Lektura na relaks
komedia obyczajowa z wątkiem kryminalnym
premiera 27 października 2021 rok
Wydawnictwo LUCKY z Radomia
Redaktor – Halina Bogusz
Okładka – Ilona Gostyńska – Rymkiewicz
ISBN 978-83-66332-81-2
Maliny malinami, ale na przemarznięcie nie ma jak grog.
Tylko słabi zawodnicy poddają się przed gongiem.
Nie mam wpływu na to, czy mnie polubicie.
Bezpiecznie jesteśmy jak szczeniak w lwiej paszczy.
Do uszu mężczyzn zgromadzonych nad dołem doszło głuche łupnięcie o coś szpadla. Kuba zdrapał warstwę ziemi, odsłaniając zbutwiałe deski.
– Brzmi jak skrzynia… I wygląda jak skrzynia – mruknął Bazyli.
Jakub kilkoma energicznymi ruchami odsłonił zawartość dołu.
– Skrzynia – orzekł.
– Czekaj, pomogę ci – Bazyli przykląkł nad wykopem i wspólnymi siłami wyciągnęli ją na powierzchnię.
– Bardzo panom dziękujemy za trud – usłyszeli niespodziewanie. – A teraz wypierdalać.
Zza sławojki wysunęło się w ich kierunku dwóch mężczyzn. Jeden trzymał w dłoniach broń.
– Sami wypierdalajcie – Leszek ani myślał dzielić się znaleziskiem.
– Panowie – pohamował znajomych Miron. – Z bronią się nie dyskutuje. Zachowajcie spokój.

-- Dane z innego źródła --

## src/rtl/syn_fifo_param_if.sv

```systemverilog
// Handshake/data bundle for syn_fifo_param: producer/consumer side is the
// master modport, the FIFO itself is the slave.
interface syn_fifo_param_if #(
    parameter int unsigned data_width = 8,
    parameter int unsigned addr_width = 4
) ();
    logic                  w_en;
    logic                  r_en;
    logic [data_width-1:0] data_in;
    logic [data_width-1:0] data_out;
    logic                  full;
    logic                  empty;
    logic                  almost_full;
    logic                  almost_empty;
    logic [addr_width:0]   count;
    logic                  overflow;
    logic                  underflow;

    modport master (
        output w_en, r_en, data_in,
        input  data_out, full, empty, almost_full, almost_empty,
               count, overflow, underflow
    );

    modport slave (
        input  w_en, r_en, data_in,
        output data_out, full, empty, almost_full, almost_empty,
               count, overflow, underflow
    );
endinterface

```

## src/rtl/syn_fifo_param.sv

```systemverilog
// Parametrised synchronous FIFO with occupancy count and registered error pulses.
// Define SYN_FIFO_FWFT_EN for first-word-fall-through (combinational head word) reads.
module syn_fifo_param #(
    parameter int unsigned data_width = 8,
    parameter int unsigned addr_width = 4,
    parameter int unsigned af_level   = (2 ** addr_width) - 2,
    parameter int unsigned ae_level   = 2
) (
    input logic             clk,
    input logic             clr,
    syn_fifo_param_if.slave bus
);
    localparam int unsigned       depth     = 2 ** addr_width;
    localparam logic [addr_width:0] depth_cnt = (addr_width + 1)'(depth);
    localparam logic [addr_width:0] af_cnt    = (addr_width + 1)'(af_level);
    localparam logic [addr_width:0] ae_cnt    = (addr_width + 1)'(ae_level);

    logic [data_width-1:0] mem [depth];
    logic [addr_width-1:0] wp;
    logic [addr_width-1:0] rp;
    logic [addr_width:0]   count_q;
    logic                  ovf_q;
    logic                  udf_q;
    logic                  full_c;
    logic                  empty_c;
    logic                  rd_acc;
    logic                  wr_acc;

    assign full_c  = (count_q == depth_cnt);
    assign empty_c = (count_q == '0);

    // A read frees a slot in the same edge, so a full FIFO can still take a write.
    assign rd_acc = bus.r_en & ~empty_c;
    assign wr_acc = bus.w_en & (~full_c | rd_acc);

    always_ff @(posedge clk) begin
        if (!clr && wr_acc) begin
            mem[wp] <= bus.data_in;
        end
    end

    always_ff @(posedge clk) begin
        if (clr) begin
            wp      <= '0;
            rp      <= '0;
            count_q <= '0;
            ovf_q   <= 1'b0;
            udf_q   <= 1'b0;
        end else begin
            if (wr_acc) wp <= wp + addr_width'(1);
            if (rd_acc) rp <= rp + addr_width'(1);
            case ({wr_acc, rd_acc})
                2'b10:   count_q <= count_q + (addr_width + 1)'(1);
                2'b01:   count_q <= count_q - (addr_width + 1)'(1);
                default: count_q <= count_q;
            endcase
            ovf_q <= bus.w_en & full_c & ~bus.r_en;
            udf_q <= bus.r_en & empty_c;
        end
    end

`ifdef SYN_FIFO_FWFT_EN
    assign bus.data_out = mem[rp];
`else
    logic [data_width-1:0] dout_q;

    always_ff @(posedge clk) begin
        if (clr) begin
            dout_q <= '0;
        end else if (rd_acc) begin
            dout_q <= mem[rp];
        end
    end

    assign bus.data_out = dout_q;
`endif

    assign bus.full         = full_c;
    assign bus.empty        = empty_c;
    assign bus.almost_full  = (count_q >= af_cnt);
    assign bus.almost_empty = (count_q <= ae_cnt);
    assign bus.count        = count_q;
    assign bus.overflow     = ovf_q;
    assign bus.underflow    = udf_q;
endmodule

```

## src/flat_wrapper.sv

```systemverilog
// flat-port wrapper written by rule: the top's interface ports become plain ports
module syn_fifo_param_flat 
#(
    parameter int unsigned data_width = 8,
    parameter int unsigned addr_width = 4,
    parameter int unsigned af_level   = (2 ** addr_width) - 2,
    parameter int unsigned ae_level   = 2
)
  (clk, clr, bus_w_en, bus_r_en, bus_data_in, bus_data_out, bus_full, bus_empty, bus_almost_full, bus_almost_empty, bus_count, bus_overflow, bus_underflow);
  syn_fifo_param_if #(.data_width(data_width), .addr_width(addr_width)) bus_i ();
  input logic clk;
  input logic clr;
  input wire logic [$bits(bus_i.w_en)-1:0] bus_w_en;
  input wire logic [$bits(bus_i.r_en)-1:0] bus_r_en;
  input wire logic [$bits(bus_i.data_in)-1:0] bus_data_in;
  output wire logic [$bits(bus_i.data_out)-1:0] bus_data_out;
  output wire logic [$bits(bus_i.full)-1:0] bus_full;
  output wire logic [$bits(bus_i.empty)-1:0] bus_empty;
  output wire logic [$bits(bus_i.almost_full)-1:0] bus_almost_full;
  output wire logic [$bits(bus_i.almost_empty)-1:0] bus_almost_empty;
  output wire logic [$bits(bus_i.count)-1:0] bus_count;
  output wire logic [$bits(bus_i.overflow)-1:0] bus_overflow;
  output wire logic [$bits(bus_i.underflow)-1:0] bus_underflow;
  assign bus_i.w_en = bus_w_en;
  assign bus_i.r_en = bus_r_en;
  assign bus_i.data_in = bus_data_in;
  assign bus_data_out = bus_i.data_out;
  assign bus_full = bus_i.full;
  assign bus_empty = bus_i.empty;
  assign bus_almost_full = bus_i.almost_full;
  assign bus_almost_empty = bus_i.almost_empty;
  assign bus_count = bus_i.count;
  assign bus_overflow = bus_i.overflow;
  assign bus_underflow = bus_i.underflow;
  syn_fifo_param #(.data_width(data_width), .addr_width(addr_width), .af_level(af_level), .ae_level(ae_level)) u_core (.clk(clk), .clr(clr), .bus(bus_i));
endmodule
```

## config.mk

```make
export PLATFORM = sky130hd
export DESIGN_NAME = syn_fifo_param_flat
export DESIGN_NICKNAME = d
export VERILOG_FILES = /design/src/rtl/syn_fifo_param_if.sv /design/src/rtl/syn_fifo_param.sv /design/src/flat_wrapper.sv
export SDC_FILE = /design/constraint.sdc
export NUM_CORES = 1
export LEC_CHECK = 0
export ABC_AREA = 1
export BUFFER_PORTS_ARGS = -buffer_cell sky130_fd_sc_hd__buf_2
export CAP_MARGIN = 20
export CORE_MARGIN = 4
export CORE_UTILIZATION = 48
export DETAILED_ROUTE_END_ITERATION = 10
export GPL_ROUTABILITY_DRIVEN = 1
export PLACE_DENSITY = 0.62
export SLEW_MARGIN = 20
export SYNTH_ARGS = -nofsm -noshare
export SYNTH_HDL_FRONTEND = slang
export SYNTH_SLANG_ARGS = --single-unit
```

## constraint.sdc

```tcl
create_clock -name clk -period 2.5 [get_ports clk]
set_input_delay 0.375 -clock clk [delete_from_list [all_inputs] [get_ports clk]]
set_output_delay 0.375 -clock clk [all_outputs]
set_load 0.01 [all_outputs]
```

* Yosys cells after proc, flatten, opt, wreduce, memory -nomap -nowiden *
Memory sizes are Yosys's and may differ from the RTL's. A register that Yosys moved wholly into a read port is not among the register bits.
Index checks and enable logic that the tools add are counted.

storage, ports and cells
  word-level logic and storage cells = 31
  latch bits = 0
  memory bits (writable) = 128
  flip-flop bits (word level) = 15
  ROM bits = 0
  memories kept = 1
  input port bits = 12
  output and inout bits = 19

memories
  memory      words  width  read ports  clocked after Yosys merged registers in  wr ports  line                  RTL
  u_core.mem  16     8      1           1                                        1         syn_fifo_param.sv:18  logic [data_width-1:0] mem [depth];

cells by class
  bitwise operators = 9
  shift operators = 0
  reductions and logical operators = 4
  multiplexer cells = 3
  multiply operators = 0
  div/mod/pow operators = 0
  equality and inequality tests = 3
  order comparisons = 2
  add/sub/neg operators = 4

operators by type and width
  operator             count
  $pmux 5 s2           1
  $add 4x1->4 const B  2
  $add 5x1->5 const B  1
  $and 1x1->1          5
  $eq 5x5->1 const B   1
  $ge 5x4->1 const B   1
  $le 5x2->1 const B   1
  $logic_not 5->1      1
  $sub 5x1->5 const B  1
  $not 1->1            3
  $eq 2x1->1 const B   1
  $eq 2x2->1 const B   1
  $mux 1               2
  $reduce_bool 2->1    1
  $logic_and 1x1->1    1
  $logic_not 1->1      1
  $or 1x1->1           1

* Longest topological paths before layout *
Gate-level depths: netlist (run 1).

  depth in word-level cells = 8
  mapped depth = 14
  mapped depth without buffers = 13

* Worst setup path after synthesis (run 1) *
No wires, ideal clock.

  path type = flip-flop to flip-flop
  start point = register u_core.count_q[0] (netlist: u_core.bus.count[0])
  end point = memory u_core.mem[13][0] (enable)
  data required time = 2,117 ps
  path buffers = 0
  stages on the path, launching flop included = 9
  clock period less this slack = 2,051 ps
  path slack = 449 ps
  arrival = 1,668 ps
  setup time = 383 ps
  cell sequence = dfxtp_1 nor2_4 nand2_2 nor2_4 nand2_2 nand2_4 nor2_1 inv_1 nor3_1

on the way
  elaborated cells on any way between the ends = 10
  those cells by class = eq/ne (1); mux (2); bitwise (5); reduce/logical (2)

RTL lines
  element                       line                  RTL
  start: declaration            syn_fifo_param.sv:21  logic [addr_width:0] count_q;
  start signal: assignment      syn_fifo_param.sv:53  2'b10: count_q <= count_q + (addr_width + 1)'(1);
  start signal: assignment      syn_fifo_param.sv:54  2'b01: count_q <= count_q - (addr_width + 1)'(1);
  start signal: assignment      syn_fifo_param.sv:55  default: count_q <= count_q;
  $eq 5x5->1                    syn_fifo_param.sv:29  assign full_c = (count_q == depth_cnt);
  net bus_full                  flat_wrapper.sv:17    output wire logic [$bits(bus_i.full)-1:0] bus_full;
  $not 1->1                     syn_fifo_param.sv:34  assign wr_acc = bus.w_en & (~full_c | rd_acc);
  $or 1x1->1                    syn_fifo_param.sv:34
  $and 1x1->1                   syn_fifo_param.sv:34
  $logic_and 1x1->1             syn_fifo_param.sv:37  if (!clr && wr_acc) begin
  $mux 1                        syn_fifo_param.sv:37
  $mux 1 (not written as such)  syn_fifo_param.sv:38  mem[wp] <= bus.data_in;
  end: declaration              syn_fifo_param.sv:18

The timed path passes the listed nets, and every way through them passes these cells.

* Worst setup path after layout (run 1) *
  start point = register u_core.count_q[1] (netlist: u_core.bus.count[1])
  end point = memory u_core.mem[8][3] (enable)

on the way
  cells in the longest elaborated chain, start to end = 8
  elaborated cells on any way between the ends = 10
  those cells by class = eq/ne (1); mux (2); bitwise (5); reduce/logical (2)

RTL lines
  element                         line                  RTL
  $logic_not 5->1                 syn_fifo_param.sv:30  assign empty_c = (count_q == '0);
  $not 1->1                       syn_fifo_param.sv:33  assign rd_acc = bus.r_en & ~empty_c;
  $and 1x1->1                     syn_fifo_param.sv:33
  $or 1x1->1 *                    syn_fifo_param.sv:34
  $and 1x1->1 *                   syn_fifo_param.sv:34
  $logic_and 1x1->1 *             syn_fifo_param.sv:37
  $mux 1 *                        syn_fifo_param.sv:37
  $mux 1 (not written as such) *  syn_fifo_param.sv:38

Mark *: on every way between the ends. The rest lies on a longest branch, timed or not.

==> results by stage, run 1 <==
Finish:
- The area added between synthesis and finish is 14.6%.
- At the end of the flow the core is filled with cells to 0.568.
- The share of layout cells above drive strength 1 is 0.174.
- Excluding fillers, the count of instances in the completed layout stands at 754.
- The final layout net count is 587.
- The sequential cell area is 0.00431 mm².
- The number of antenna diodes in the final layout is 0.
- The area of the multi-input gates is 0.00167 mm².
- The filler cell count in the final layout is 1104.
- Once layout is done, the placed cells without fillers occupy 0.00722 mm².

Setup path:
- STA classifies the critical path startpoint as a flip-flop.
- The worst reg-to-reg path cell count is 8.
- The biggest fanout along the worst timing path is 8.
- STA classifies the critical path endpoint as a flip-flop.
- The worst register-to-register path ends at u_core.mem[8][3].
- The worst register-to-register path has a setup slack of 0.50 ns.
- The worst flop-to-flop path startpoint is u_core.bus.count[1].
- At the worst endpoint, the required time is 2.56 ns.
- The setup path with the least slack is of type reg -> reg.
- Data arrives at the worst endpoint at 2.06 ns.

Yosys:
- The share of flip-flops with an asynchronous set or reset after synthesis is 0.
- The share of the Yosys chip area taken by registers is 0.683.
- The number of synthesized register bits is 151.
- Counting flops with a built-in enable in the synthesized netlist gives 128.
- The count of synthesis-stage warnings from yosys is 0.
- By instance count, the leading cell after synthesis is edfxtp_1.
- In this run, distinct cell masters in the synthesized netlist total 35.
- By area the synthesized netlist is led by edfxtp_1 (61%), dfxtp_1 (7.3%), nor2_1 (5.7%).
- Synthesis produced a netlist whose cell count is 528.
- The largest total area in the synthesized netlist belongs to edfxtp_1.
- The cell area that synthesis handed to floorplanning was 0.00630 mm².
- Ranked by instance count, the synthesized netlist is headed by edfxtp_1 (128), nor2_1 (96), o21ai_0 (69).
- The synthesized area divided by synthesized cell count is 11.9 µm².
- Counting every net in the synthesized netlist gives 546.
- The fraction of synthesized cell area taken by the top area cell type is 0.610.
- The leading register cell type out of synthesis is edfxtp_1.

Routing:
- The met1 wire length is 6370 µm.
- The top routing layer in use is met4.
- For this run, design rule violations remaining after detail routing come to 0.
- The final route contains 4201 vias.
- The number of DRC markers in iteration 0 is 411.
- Using the TritonRoute via totals, the vias-per-cell ratio works out to 5.57.
- The count of nets left with antenna violations once routing finished came out at 0.
- The met3 routed wirelength is 1010 µm.
- The routed length on met2 is 6790 µm.
- The first-pass iteration count of the detailed router is 7.
- In the final routed layout, each cell accounts on average for 19.1 µm.
- The total detailed-routing wirelength is 14400 µm.

Global route:
- The number of antenna violations at the first check in global routing was 0.
- The via count of the first global-routing pass came to 3980.
- The pin count of the biggest net entering global routing is 58.
- For this run, the total global-route usage over all layers was measured as 0.204.
- Summed over all layers, the global routing overflow is 0.
- The wire length of the first global-routing pass is 22300 µm.

STA:
- At the pin with the least slew margin, the transition time is 0.645 ns.
- The count of endpoints failing hold in the final timing report is 0.
- Setup violations remaining at the end of the flow were counted as 0.
- In the finished design, the share of the clock period the worst path needs comes to 0.798.
- The worst path meets setup with 0.504 ns of slack.
- The headroom to the max-slew limit is 0.569.
- Setup repair after global routing left no endpoint under its margin.
- The accumulated negative setup slack is 0 ns.
- Between clock sinks in the finished design, the worst skew comes to 0.00712 ns.
- The final count of pins violating max slew is 0.
- The post-route minimum period is 2.00 ns.
- The worst slack on hold paths is 0.283 ns.
- Based on the critical path, the design can be clocked at up to 501 MHz.

Clocking:
- Clock tree synthesis inserted a total of 17 buffers.
- Buffers added to address setup during post-CTS repair amount to 0.
- The cell sitting at the root of the clock tree is a clkbuf_16.
- After clock tree synthesis, the clock-pin slew on the worst setup and hold paths is 0.06 ns.
- After clock tree synthesis, the repair step resized 0 gates.
- The cts-stage hold buffer count is 0.
- The number of levels the H-tree was split into is 4.
- TritonCTS built the clock tree.
- The clock net sink count is 151.
- The clock passes through at most 2 buffers.
- At the later pin of the worst-skew pair, clock insertion delay measures 0.43 ns.

Power and ir drop:
- The maximum vdd drop is 0.000437 V.
- Power spread over the standard cell area amounts to 913 mW/mm².
- The leakage power of the design is 2.60 nW.
- The post-layout total power is 6.59 mW.

Min path:
- The tightest min-delay check is of the in -> reg type.
- The number of instances on the worst hold path is 3.
- The capture endpoint of the worst hold path is u_core.wp[1].
- The startpoint identified for the worst hold timing path is bus_w_en.

Placed design:
- Once placement completed, the tool counted placed cells totaling 722.
- Once detailed placement completed, the half-perimeter wirelength came to 8910 µm.
- Timing analysis after detailed placement gives a worst setup slack of 0.518 ns.
- The placement-stage cell area is 0.00666 mm².
- At the end of routability-driven placement, the weighted congestion stood at 0.823.
- In this run the tool buffered the top-level ports with 30 buffer cells.

Die:
- The die covers 0.0150 mm².
- The core box area is 0.0127 mm².
- In this run the count of I/O pins placed on the die edge is 31.
- The floorplan step set the die height to 123 µm.
- The initialized floorplan defines 41 standard-cell rows.
- The die boundary width is 123 µm.
- For this configuration, the core starts out at a cell density of 0.495.

Job:
- Max-cap violations in this run came to 0.

Run status:
- The flow ran to the end, and the final reports show no timing, DRC or antenna violations.
==> metal layers <==
metal  GRT usage  vias to the layer above
li1            -                     1995
met1       0.281                     2006
met2       0.317                      177
met3      0.0488                       23
met4      0.0763                        0
met5           0                        -
==> kinds of logic after synthesis <==
family                   after synthesis  share of synthesized area
buffers and inverters                 68                     0.0522
adder cells (fa/ha/maj)                6                     0.0119
flip-flops                           151                      0.683
AND/OR/NAND/NOR                      171                      0.125
AO/OA/AOI/OAI                        128                      0.122
XOR/XNOR                               4                    0.00556
==> cell type report <==
class	instances	area share
clock buffer	21	0.0683
clock inverter	11	0.00936
inverter	38	0.0201
multi-input combinational	309	0.231
sequential	151	0.596
tap	172	0.0298
timing repair buffer	52	0.0454
==> placed cells by master (no fill, tap or decap), types with 2 or more instances in the layout <==
cell	Yosys	final
edfxtp_1	128	128
nor2_1	96	96
o21ai_0	69	69
inv_1	34	34
buf_2	2	30
nand2_1	22	22
dfxtp_1	23	22
o221ai_1	21	21
buf_4	2	21
nand3_1	19	19
clkbuf_16	0	19
nor3_1	15	15
o22ai_1	11	11
o211ai_1	11	11
a21oi_1	8	8
ha_1	6	6
o21ai_1	5	5
clkinv_2	0	5
nand2_2	4	4
nand2_4	4	4
inv_4	1	4
nand4_1	4	4
xor2_1	3	3
inv_2	2	2
nor2_4	2	2
nand3_4	2	2
clkinvlp_4	0	2
==> registers in the layout, summed over array words and instances, names as in the netlist <==
signal                flops
u_core.rp                 4
u_core.bus.count          5
u_core.bus.data_out       8
u_core.bus.underflow      1
u_core.wp                 4
u_core.bus.overflow       1
u_core.mem              128
==> power by group <==
| group | leakage (nW) | switching [mW] | internal (mW) |
|---|---|---|---|
| Sequential | 1.34 | 0.0827 | 2.83 |
| Combinational | 0.978 | 0.886 | 0.412 |
| Clock | 0.280 | 0.980 | 1.40 |
| Total | 2.60 | 1.95 | 4.64 |
==> critical path, stage by stage (launching register included) <==
cell and delay, ns:
dfxtp_1 0.52, nor2_4 0.08, nand2_2 0.09, nor2_4 0.04
nand2_2 0.08, nand2_4 0.07, nor2_1 0.12, nand2_1 0.12
nor2_1 0.52
==> worst max-delay path by stage <==
stage / endpoint / start
after floorplan: u_core.mem[13][0] / u_core.bus.count[0]
after global placement: u_core.mem[8][6] / u_core.bus.count[1]
after detailed placement: u_core.mem[8][3] / u_core.bus.count[1]
after CTS: u_core.mem[8][3] / u_core.bus.count[1]
after global routing: u_core.mem[8][3] / u_core.bus.count[1]
final: u_core.mem[8][3] / u_core.bus.count[1]
(Power assumes the default switching activity.)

Właśnie rozstała się z mężem. Poznali się na studiach, razem budowali dom i swoje życie zawodowe. Po kilku latach dorobili się gabinetu weterynarii. Wynajęli pawilonik na peryferyjnym osiedlu, wyposażyli w podstawowy sprzęt i wiodło im się całkiem nieźle. Dzieci nie mieli, bo mąż nie życzył sobie nocnego wstawania, prania pieluch (kto dziś pierze pieluchy?) i przecierania zupek. Eulalia, tuląc i hołubiąc chore zwierzaki, za ich pośrednictwem zaspokajała potrzebę macierzyństwa. Pana męża ciągle gdzieś goniło, chciał mieć coraz lepiej i coraz wyższą pozycję wśród konkurencji i tak w ogóle. Niestety, jego dążenia do podniesienia statusu nie miały pokrycia ani w możliwościach, ani w intelekcie. Były nie miał specjalnie głowy do interesów, za którymi regularnie i bez skutku się uganiał. Rozsądek Eulalii wystarczał za ich dwoje. Jej pracowitość, przedsiębiorczość i przede wszystkim zaangażowanie i serdeczność przysparzały im pacjentów. Gabinet funkcjonował pełną parą. Wszystko było dobrze, ale do czasu.